Getting Data In

Splunk closing TCP port 9997 (forwarder port)

caphrim007
Path Finder

I upgraded to 4.3.3 on an indexer that never had any problems before this point in time and now the indexer is dropping all forwarded events on the floor with messages like this

07-11-2012 12:44:17.568 -0500 INFO TcpInputProc - Stopping IPv4 port 9997
07-11-2012 12:44:17.568 -0500 WARN TcpInputProc - Stopping all listening ports. Queues blocked for more than 300 seconds

I've seen similar questions appear like this on splunkanswers, but the suggested resolutions (involving fishbucket) dont seem to apply to my case?

I turned on splunk debugging, but it doesn't lead me to any better conclusions.

What queues is it referring to? The box is ripe with CPU, disk, and RAM. It cant possibly be overloaded; it's not doing anything.

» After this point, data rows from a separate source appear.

`src/rtl/multisim_poll_scheduler.sv`:
```
`default_nettype none
// multisim_poll_scheduler: round-robin grant of one shared DPI poll slot across
// NUM_CHANNELS channels, with per-channel exponential backoff after empty polls.
module multisim_poll_scheduler #(
  parameter int NUM_CHANNELS   = 4,
  parameter int DELAY_ACTIVE   = 10,
  parameter int DELAY_INACTIVE = 1000,
  parameter int CNT_WIDTH      = 16
) (
  input  logic                            clk,
  input  logic                            rst,
  input  logic                            enable,
  input  logic [NUM_CHANNELS-1:0]         ch_blocked,
  output logic                            poll_vld,
  output logic [$clog2(NUM_CHANNELS)-1:0] poll_ch,
  input  logic                            poll_rdy,
  input  logic                            poll_done,
  input  logic                            poll_hit,
  output logic                            busy,
  output logic [31:0]                     hit_cnt
);

  localparam int CH_W = $clog2(NUM_CHANNELS);

  typedef enum logic [1:0] {
    IDLE  = 2'd0,
    GRANT = 2'd1,
    WAIT  = 2'd2
  } state_t;

  state_t                 state, next_state;
  logic [CH_W-1:0]        last_grant;
  logic [CH_W-1:0]        sel;
  logic                   found;
  logic [CH_W:0]          idx;
  logic [NUM_CHANNELS-1:0] eligible;
  logic [CNT_WIDTH-1:0]   cur_delay [NUM_CHANNELS];
  logic [CNT_WIDTH-1:0]   timer     [NUM_CHANNELS];
  logic [CNT_WIDTH-1:0]   load_val;
  logic [CNT_WIDTH+1:0]   shifted;
  logic                   accept_done;

  assign accept_done = (state == WAIT) && poll_done;

  always_comb begin
    eligible = '0;
    for (int i = 0; i < NUM_CHANNELS; i++) begin
      eligible[i] = (timer[i] == '0) && !ch_blocked[i] &&
                    !((state != IDLE) && (poll_ch == CH_W'(i)));
    end
  end

  // Search starts one past the last accepted grant; idx is one bit wider so the wrap is a single subtract.
  always_comb begin
    found = 1'b0;
    sel   = '0;
    idx   = '0;
    for (int k = 0; k < NUM_CHANNELS; k++) begin
      idx = {1'b0, last_grant} + (CH_W+1)'(k + 1);
      if (idx >= (CH_W+1)'(NUM_CHANNELS)) begin
        idx = idx - (CH_W+1)'(NUM_CHANNELS);
      end
      if (!found && eligible[idx[CH_W-1:0]]) begin
        found = 1'b1;
        sel   = idx[CH_W-1:0];
      end
    end
  end

  // Shift is done two bits wide so large delays saturate instead of wrapping.
  always_comb begin
    shifted = {2'b00, cur_delay[poll_ch]} << 2;
    if (poll_hit) begin
      load_val = CNT_WIDTH'(DELAY_ACTIVE);
    end else if (cur_delay[poll_ch] == '0) begin
      load_val = CNT_WIDTH'(1);
    end else if (shifted > (CNT_WIDTH+2)'(DELAY_INACTIVE)) begin
      load_val = CNT_WIDTH'(DELAY_INACTIVE);
    end else begin
      load_val = shifted[CNT_WIDTH-1:0];
    end
  end

  always_comb begin
    next_state = state;
    poll_vld   = 1'b0;
    busy       = 1'b0;
    case (state)
      IDLE: begin
        if (enable && found) next_state = GRANT;
      end
      GRANT: begin
        poll_vld = 1'b1;
        busy     = 1'b1;
        if (poll_rdy) next_state = WAIT;
      end
      WAIT: begin
        busy = 1'b1;
        if (poll_done) next_state = IDLE;
      end
      default: next_state = IDLE;
    endcase
  end

  always_ff @(posedge clk or posedge rst) begin
    if (rst) begin
      state      <= IDLE;
      poll_ch    <= '0;
      last_grant <= CH_W'(NUM_CHANNELS - 1);
      hit_cnt    <= '0;
    end else begin
      state <= next_state;
      if ((state == IDLE) && enable && found) poll_ch <= sel;
      if ((state == GRANT) && poll_rdy) last_grant <= poll_ch;
      if (accept_done && poll_hit) hit_cnt <= hit_cnt + 32'd1;
    end
  end

  always_ff @(posedge clk or posedge rst) begin
    if (rst) begin
      for (int i = 0; i < NUM_CHANNELS; i++) begin
        cur_delay[i] <= '0;
        timer[i]     <= '0;
      end
    end else begin
      for (int i = 0; i < NUM_CHANNELS; i++) begin
        if (accept_done && (poll_ch == CH_W'(i))) begin
          cur_delay[i] <= load_val;
          timer[i]     <= load_val;
        end else if (timer[i] != '0) begin
          timer[i] <= timer[i] - CNT_WIDTH'(1);
        end
      end
    end
  end

endmodule
`default_nettype wire

```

Support is being a lame duck; taking their time staring at walls. In the meantime my primary splunk indexer is not indexing anything because it's not receiving anything from the forwarders.

Does anyone have any clues as to where I could look? If it's not resolved by tomorrow I'm re-installing splunk on the primary indexer as this is not something that can wait.

Thanks in advance for any help and guidance you can provide.

Tags (2)
0 Karma
1 Solution

hexx
Splunk Employee
Splunk Employee

The queues that are mentioned by that message are those that lead into the data pipelines where splunkd shapes your data into events before indexing those on disk.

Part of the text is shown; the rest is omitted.